I want to have a PNG picture, but when accessing it, it runs a PHP script, the PHP script should decide what picture to send (using some if statements and whatever). Then the PHP script should read the image file from somewhere on my web server and output it.
Here is the issue, if I get a .png file, and put PHP code in it, it won't work, however, if I use the .php extension, it works, and I can even embed the image into other websites, and the PHP can decide what image to send, but if I want to view that image directly (copy it's URL into my address bar) it doesn't work, it gives me the images plain contents (random jibberish).
Anyone know what to do?
Also This is my first question on Stack Overflow - please tell me if I am doing something wrong.
You need to send Content-Type headers.
For png:
header('Content-Type: image/png');
For others change png to jpg or gif or bmp or whatever.
Please note that header() function must be used before anything is written to output.
First, make sure you have your image image.png somewhere accessible to php.
Then create a php script image.php:
<?php
header('Content-Type: image/png');
readfile('image.png');
The script now acts like it was a PNG image.
It sounds like you know how to send the image, your issue is that you want the URL to look like it's a PNG image.
There are a couple of things you can do. First, if your web server supports URL rewriting (like Apache's mod_rewrite module), you can use a rewrite rule so that the user access the script as something like http://example.com/generated_image.png but your server will translate/rewrite this URL to point directly to your PHP script, so something like /var/www/image_generator.php.

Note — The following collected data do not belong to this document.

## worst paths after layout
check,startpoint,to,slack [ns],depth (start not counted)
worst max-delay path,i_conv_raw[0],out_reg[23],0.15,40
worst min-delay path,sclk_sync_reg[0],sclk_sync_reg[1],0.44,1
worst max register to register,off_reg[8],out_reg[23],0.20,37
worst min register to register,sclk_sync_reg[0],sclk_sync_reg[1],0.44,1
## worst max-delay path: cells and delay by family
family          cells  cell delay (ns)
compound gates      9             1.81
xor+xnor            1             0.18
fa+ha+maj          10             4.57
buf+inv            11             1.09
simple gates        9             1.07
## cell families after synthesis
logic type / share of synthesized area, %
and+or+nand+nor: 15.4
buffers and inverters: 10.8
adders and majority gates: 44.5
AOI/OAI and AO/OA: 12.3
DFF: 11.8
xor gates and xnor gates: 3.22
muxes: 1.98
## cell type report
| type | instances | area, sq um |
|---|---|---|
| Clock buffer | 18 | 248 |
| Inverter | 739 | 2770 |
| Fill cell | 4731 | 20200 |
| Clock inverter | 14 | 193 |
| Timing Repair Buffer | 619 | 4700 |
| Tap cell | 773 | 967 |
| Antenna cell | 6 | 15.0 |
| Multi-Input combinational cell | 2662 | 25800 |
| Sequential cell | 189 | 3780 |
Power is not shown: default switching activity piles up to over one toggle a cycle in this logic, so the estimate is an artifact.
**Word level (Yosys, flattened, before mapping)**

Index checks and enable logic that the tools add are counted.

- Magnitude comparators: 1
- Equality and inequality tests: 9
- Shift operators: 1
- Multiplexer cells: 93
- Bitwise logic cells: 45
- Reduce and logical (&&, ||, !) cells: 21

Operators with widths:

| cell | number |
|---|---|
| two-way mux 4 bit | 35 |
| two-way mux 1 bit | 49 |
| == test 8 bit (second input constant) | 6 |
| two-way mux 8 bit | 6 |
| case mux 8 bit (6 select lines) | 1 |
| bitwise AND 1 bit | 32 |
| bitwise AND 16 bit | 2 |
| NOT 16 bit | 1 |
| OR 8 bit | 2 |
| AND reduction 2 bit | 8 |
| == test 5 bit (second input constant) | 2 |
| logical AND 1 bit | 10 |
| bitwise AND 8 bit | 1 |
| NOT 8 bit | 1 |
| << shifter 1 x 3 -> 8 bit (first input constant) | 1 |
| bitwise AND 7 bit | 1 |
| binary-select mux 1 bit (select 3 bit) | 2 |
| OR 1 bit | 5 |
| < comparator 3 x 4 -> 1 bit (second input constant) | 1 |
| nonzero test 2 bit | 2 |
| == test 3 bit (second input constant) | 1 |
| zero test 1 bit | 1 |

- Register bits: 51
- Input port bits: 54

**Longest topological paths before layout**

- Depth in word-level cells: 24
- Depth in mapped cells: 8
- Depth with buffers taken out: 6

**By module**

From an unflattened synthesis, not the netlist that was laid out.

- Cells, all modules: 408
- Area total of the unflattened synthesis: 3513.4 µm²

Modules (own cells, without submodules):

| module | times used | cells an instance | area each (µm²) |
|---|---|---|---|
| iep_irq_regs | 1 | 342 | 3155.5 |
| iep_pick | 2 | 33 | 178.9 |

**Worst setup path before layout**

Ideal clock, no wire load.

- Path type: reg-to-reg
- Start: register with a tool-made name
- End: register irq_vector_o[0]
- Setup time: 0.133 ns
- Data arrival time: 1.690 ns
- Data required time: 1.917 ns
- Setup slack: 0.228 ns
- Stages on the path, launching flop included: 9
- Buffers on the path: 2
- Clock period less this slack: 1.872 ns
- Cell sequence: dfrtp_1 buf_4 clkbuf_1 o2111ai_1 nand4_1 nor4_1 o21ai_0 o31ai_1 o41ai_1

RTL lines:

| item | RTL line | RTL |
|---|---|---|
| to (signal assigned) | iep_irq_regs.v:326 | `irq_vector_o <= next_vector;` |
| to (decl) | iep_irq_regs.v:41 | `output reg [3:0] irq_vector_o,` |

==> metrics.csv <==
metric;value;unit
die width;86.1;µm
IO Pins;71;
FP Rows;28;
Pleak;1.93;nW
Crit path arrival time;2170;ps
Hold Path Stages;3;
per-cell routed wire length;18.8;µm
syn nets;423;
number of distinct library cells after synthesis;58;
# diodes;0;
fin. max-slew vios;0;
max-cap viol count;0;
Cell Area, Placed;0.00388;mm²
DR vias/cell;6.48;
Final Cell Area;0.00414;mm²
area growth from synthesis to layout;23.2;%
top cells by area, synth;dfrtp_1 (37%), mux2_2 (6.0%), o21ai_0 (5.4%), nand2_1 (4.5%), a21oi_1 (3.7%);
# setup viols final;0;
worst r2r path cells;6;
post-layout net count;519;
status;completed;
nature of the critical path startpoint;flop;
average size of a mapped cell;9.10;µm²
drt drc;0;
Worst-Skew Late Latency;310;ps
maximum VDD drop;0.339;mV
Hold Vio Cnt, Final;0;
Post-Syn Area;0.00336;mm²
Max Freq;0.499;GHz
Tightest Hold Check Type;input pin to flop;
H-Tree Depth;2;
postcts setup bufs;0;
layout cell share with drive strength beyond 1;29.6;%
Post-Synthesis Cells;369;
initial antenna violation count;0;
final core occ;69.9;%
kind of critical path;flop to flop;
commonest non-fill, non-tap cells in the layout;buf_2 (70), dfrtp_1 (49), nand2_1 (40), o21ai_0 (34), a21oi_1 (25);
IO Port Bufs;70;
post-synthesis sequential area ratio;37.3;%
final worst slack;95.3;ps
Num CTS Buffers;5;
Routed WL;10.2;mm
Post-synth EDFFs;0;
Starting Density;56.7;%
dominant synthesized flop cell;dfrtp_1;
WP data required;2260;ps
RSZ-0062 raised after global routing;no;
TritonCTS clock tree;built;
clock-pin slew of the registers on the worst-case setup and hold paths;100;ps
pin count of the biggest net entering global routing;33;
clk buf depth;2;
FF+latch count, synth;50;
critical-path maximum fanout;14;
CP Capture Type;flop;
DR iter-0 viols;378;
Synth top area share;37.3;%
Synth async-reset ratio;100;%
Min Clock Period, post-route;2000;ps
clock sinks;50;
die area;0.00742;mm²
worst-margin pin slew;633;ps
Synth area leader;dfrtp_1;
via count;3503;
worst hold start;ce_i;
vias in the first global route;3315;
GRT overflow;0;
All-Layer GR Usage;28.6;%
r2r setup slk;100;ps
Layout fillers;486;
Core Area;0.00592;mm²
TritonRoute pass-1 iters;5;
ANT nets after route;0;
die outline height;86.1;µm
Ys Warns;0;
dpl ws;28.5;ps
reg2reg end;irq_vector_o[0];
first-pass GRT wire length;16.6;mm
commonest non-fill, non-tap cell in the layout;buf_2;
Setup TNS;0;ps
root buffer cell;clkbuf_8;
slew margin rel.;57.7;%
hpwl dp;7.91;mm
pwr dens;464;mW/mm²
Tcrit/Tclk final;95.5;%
`src/verilog/gpio_led_params.svh`:
```
// constants for the pin configuration block: offsets, field positions, reset values, timing
// assumes inclusion by bare name from the package and the modules
// What this block does
// - led_select bit one makes pin an LED output; bits 28..30 for pins 0..2
// - pin_irq_polarity picks which pin level sets the interrupt status bit
// - pin interrupt reaches host only when its pin_irq_enable bit is set
// - pin-function field decodes six codes onto serial memory data and clock pins
// - driver-type bit one gives push-pull, zero gives open-drain
// - direction bit one makes pin an output, zero an input
// - extra-output data bits 3 and 4 drive extra outputs 3 and 4
// - data bits drive output pins; reads return present pin levels
`ifndef GPIO_LED_PARAMS_SVH
`define GPIO_LED_PARAMS_SVH
`define CFG_OFFSET 8'h88
`define IRQ_STATUS_OFFSET 8'h8c
`define IRQ_MASK_OFFSET 8'h90
`define LED_SEL_LSB 28
`define IRQ_POL_LSB 24
`define FUNC_LSB 20
`define DRV_LSB 16
`define DIR_LSB 8
`define XOUT_LSB 3
`define DATA_LSB 0
`define CFG_WRITE_MASK 32'h7777071f
`define CFG_RESET 32'h00000000
`define MIN_ACTIVE_NS 40
`define CLK_PERIOD_NS 100
`define MIN_ACTIVE_CYC (((`MIN_ACTIVE_NS + `CLK_PERIOD_NS - 1) / `CLK_PERIOD_NS) < 1 ? 1 : \
  ((`MIN_ACTIVE_NS + `CLK_PERIOD_NS - 1) / `CLK_PERIOD_NS))
`endif

```
`src/verilog/gpio_led_pkg.sv`:
```
// types shared by the pin configuration block
// assumes the params header is on the include path
`include "gpio_led_params.svh"
package gpio_led_pkg;
  typedef enum logic [2:0] {
    fn_serial_mem = 3'h0,
    fn_xout_both = 3'h1,
    fn_res_a = 3'h2,
    fn_xout3_rxdv = 3'h3,
    fn_res_b = 3'h4,
    fn_txen_xout4 = 3'h5,
    fn_txen_rxdv = 3'h6,
    fn_clocks = 3'h7
  } pin_func_e;
  typedef logic [2:0] pin3_t;
endpackage

```
`src/verilog/pin_mux_if.sv`:
```
// carries the pin-function selection and the extra-output values to the mux
// assumes one producer (top) and one consumer (mux)
`timescale 1ns/1ns
`default_nettype none
interface pin_mux_if;
  logic [2:0] func;
  logic [1:0] xout;
  modport ctrl (output func, output xout);
  modport mux (input func, input xout);
endinterface
`default_nettype wire

```
`src/verilog/serial_pin_mux.sv`:
```
// function selector for the serial memory data and clock pins
// assumes all sources are synchronous to pclk; outputs are registered
`timescale 1ns/1ns
`default_nettype none
module serial_pin_mux
  import gpio_led_pkg::*;
(
  // clock and reset
  input wire logic pclk,
  input wire logic presetn,
  // selection
  pin_mux_if.mux sel,
  // sources
  input wire logic mem_data_out,
  input wire logic mem_clock_out,
  input wire logic tx_en,
  input wire logic rx_dv,
  input wire logic tx_clk,
  input wire logic rx_clk,
  // pins
  output logic serial_mem_data_pin,
  output logic serial_mem_clock_pin
);
  typedef struct packed {
    logic data;
    logic clock;
  } mux_s;
  mux_s st_r;
  mux_s st_nxt;
  always_comb
  begin
    st_nxt = st_r;
    case (pin_func_e'(sel.func))
      fn_serial_mem:
      begin
        st_nxt.data = mem_data_out;
        st_nxt.clock = mem_clock_out;
      end
      fn_xout_both:
      begin
        st_nxt.data = sel.xout[0];
        st_nxt.clock = sel.xout[1];
      end
      fn_xout3_rxdv:
      begin
        st_nxt.data = sel.xout[0];
        st_nxt.clock = rx_dv;
      end
      fn_txen_xout4:
      begin
        st_nxt.data = tx_en;
        st_nxt.clock = sel.xout[1];
      end
      fn_txen_rxdv:
      begin
        st_nxt.data = tx_en;
        st_nxt.clock = rx_dv;
      end
      fn_clocks:
      begin
        st_nxt.data = tx_clk;
        st_nxt.clock = rx_clk;
      end
      // reserved codes park both pins low rather than guess a function
      default:
      begin
        st_nxt.data = 1'b0;
        st_nxt.clock = 1'b0;
      end
    endcase
  end
  always_ff @(posedge pclk or negedge presetn)
  begin
    if (!presetn)
      st_r <= '0;
    else
      st_r <= st_nxt;
  end
  assign serial_mem_data_pin = st_r.data;
  assign serial_mem_clock_pin = st_r.clock;
endmodule
`default_nettype wire

```
`src/verilog/gpio_led_pin_config.sv`:
```
// pin configuration register, pin drivers, level interrupts and the serial pin selector
// assumes APB master, pins synchronous to pclk, led sources supplied by the MAC
//
// Our own choice: the APB slave port.
`timescale 1ns/1ns
`default_nettype none
`include "gpio_led_params.svh"
module gpio_led_pin_config
  import gpio_led_pkg::*;
#(
  parameter int unsigned NPINS = 3
)
(
  // clock and reset
  input wire logic pclk,
  input wire logic presetn,
  // apb slave
  input wire logic psel,
  input wire logic penable,
  input wire logic pwrite,
  input wire logic [7:0] paddr,
  input wire logic [31:0] pwdata,
  output logic [31:0] prdata,
  output logic pready,
  output logic pslverr,
  // general pins and led sources
  input wire logic [NPINS-1:0] pin_in,
  output logic [NPINS-1:0] pin_out,
  output logic [NPINS-1:0] pin_oe_n,
  input wire logic [NPINS-1:0] led_source,
  // serial memory pins and monitor sources
  input wire logic mem_data_out,
  input wire logic mem_clock_out,
  input wire logic tx_en,
  input wire logic rx_dv,
  input wire logic tx_clk,
  input wire logic rx_clk,
  output logic serial_mem_data_pin,
  output logic serial_mem_clock_pin,
  // interrupt
  output logic irq
);
  typedef struct packed {
    logic [31:0] cfg;
    logic [NPINS-1:0] status;
    logic [NPINS-1:0] mask;
    logic [31:0] rdata;
    logic ready;
    logic err;
    logic [NPINS-1:0] pout;
    logic [NPINS-1:0] poe_n;
    logic irq;
    logic [NPINS-1:0] hit1;
  } top_s;
  top_s st_r;
  top_s st_nxt;
  logic [NPINS-1:0] active;
  logic access;
  logic wr;
  logic known;
  pin_mux_if mux_bus ();
  assign access = psel && penable && !st_r.ready;
  // writes land on the completion edge, where the master samples pready high
  assign wr = psel && penable && st_r.ready && pwrite;
  assign known = (paddr == `CFG_OFFSET) || (paddr == `IRQ_STATUS_OFFSET) || (paddr == `IRQ_MASK_OFFSET);
  // level active per pin as selected by its polarity bit
  genvar g;
  generate
    for (g = 0; g < NPINS; g++)
    begin : g_pin
      assign active[g] = (pin_in[g] == st_r.cfg[`IRQ_POL_LSB + g]) &&
        !st_r.cfg[`DIR_LSB + g] && !st_r.cfg[`LED_SEL_LSB + g];
    end
  endgenerate
  always_comb
  begin
    st_nxt = st_r;
    st_nxt.ready = access;
    st_nxt.err = access && !known;
    // one sample at 100 ns already exceeds the 40 ns minimum; two consecutive samples filter glitches
    st_nxt.hit1 = active;
    if (wr && paddr == `CFG_OFFSET)
      st_nxt.cfg = pwdata & `CFG_WRITE_MASK;
    if (wr && paddr == `IRQ_MASK_OFFSET)
      st_nxt.mask = pwdata[NPINS-1:0];
    if (wr && paddr == `IRQ_STATUS_OFFSET)
      st_nxt.status = st_r.status & ~pwdata[NPINS-1:0];
    // set wins over a write-one clear in the same cycle
    st_nxt.status = st_nxt.status | (active & st_r.hit1);
    st_nxt.irq = |(st_nxt.status & st_nxt.mask);
    st_nxt.rdata = '0;
    if (access && !pwrite)
    begin
      case (paddr)
        `CFG_OFFSET:
        begin
          st_nxt.rdata = st_r.cfg & `CFG_WRITE_MASK;
          st_nxt.rdata[`DATA_LSB +: NPINS] = pin_in;
        end
        `IRQ_STATUS_OFFSET:
          st_nxt.rdata[NPINS-1:0] = st_r.status;
        `IRQ_MASK_OFFSET:
          st_nxt.rdata[NPINS-1:0] = st_r.mask;
        default:
          st_nxt.rdata = '0;
      endcase
    end
    for (int i = 0; i < NPINS; i++)
    begin
      if (st_r.cfg[`LED_SEL_LSB + i])
      begin
        // led output: push-pull, active level from the MAC
        st_nxt.pout[i] = led_source[i];
        st_nxt.poe_n[i] = 1'b0;
      end
      else if (st_r.cfg[`DIR_LSB + i])
      begin
        st_nxt.pout[i] = st_r.cfg[`DATA_LSB + i];
        // open drain only pulls low and releases for a one
        st_nxt.poe_n[i] = !st_r.cfg[`DRV_LSB + i] && st_r.cfg[`DATA_LSB + i];
      end
      else
      begin
        st_nxt.pout[i] = 1'b0;
        st_nxt.poe_n[i] = 1'b1;
      end
    end
  end
  always_ff @(posedge pclk or negedge presetn)
  begin
    if (!presetn)
    begin
      st_r <= '0;
      st_r.cfg <= `CFG_RESET;
      st_r.poe_n <= '1;
    end
    else
      st_r <= st_nxt;
  end
  // the function field is applied as soon as written; changing it mid serial cycle corrupts the cycle
  assign mux_bus.func = st_r.cfg[`FUNC_LSB +: 3];
  assign mux_bus.xout = st_r.cfg[`XOUT_LSB +: 2];
  serial_pin_mux u_mux (
    .pclk(pclk),
    .presetn(presetn),
    .sel(mux_bus),
    .mem_data_out(mem_data_out),
    .mem_clock_out(mem_clock_out),
    .tx_en(tx_en),
    .rx_dv(rx_dv),
    .tx_clk(tx_clk),
    .rx_clk(rx_clk),
    .serial_mem_data_pin(serial_mem_data_pin),
    .serial_mem_clock_pin(serial_mem_clock_pin)
  );
  assign prdata = st_r.rdata;
  assign pready = st_r.ready;
  assign pslverr = st_r.err;
  assign pin_out = st_r.pout;
  assign pin_oe_n = st_r.poe_n;
  assign irq = st_r.irq;
endmodule
`default_nettype wire

```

Another option would be to actually name your script "generated_image.png" but force your webserver to treat it like a PHP script. For instance, in Apache you could try something like:
<Location /generated_image.png>
ForceType application/x-httpd-php
</Location>
As a final note, if you're not actually worried about the URL, but worried about the file name that is used if the user decides to save it to disk, you can simply use the Content-Disposition HTTP header in your response. In PHP it would look something like this:
<?php
header("Content-Disposition: inline; filename="generated_image.png");
?>
With that, it doesn't matter what the URL is, if the user saves the image through their web browser, the web browser should offer "generated_image.png" as the default filename.
Simplest version I know...
<?php
header('Content-Type: image/png');
if(whatever)
{
$image=your_image_select_function();
}
// as suggested by sh1ftst0rm with correction of unmatched quotes.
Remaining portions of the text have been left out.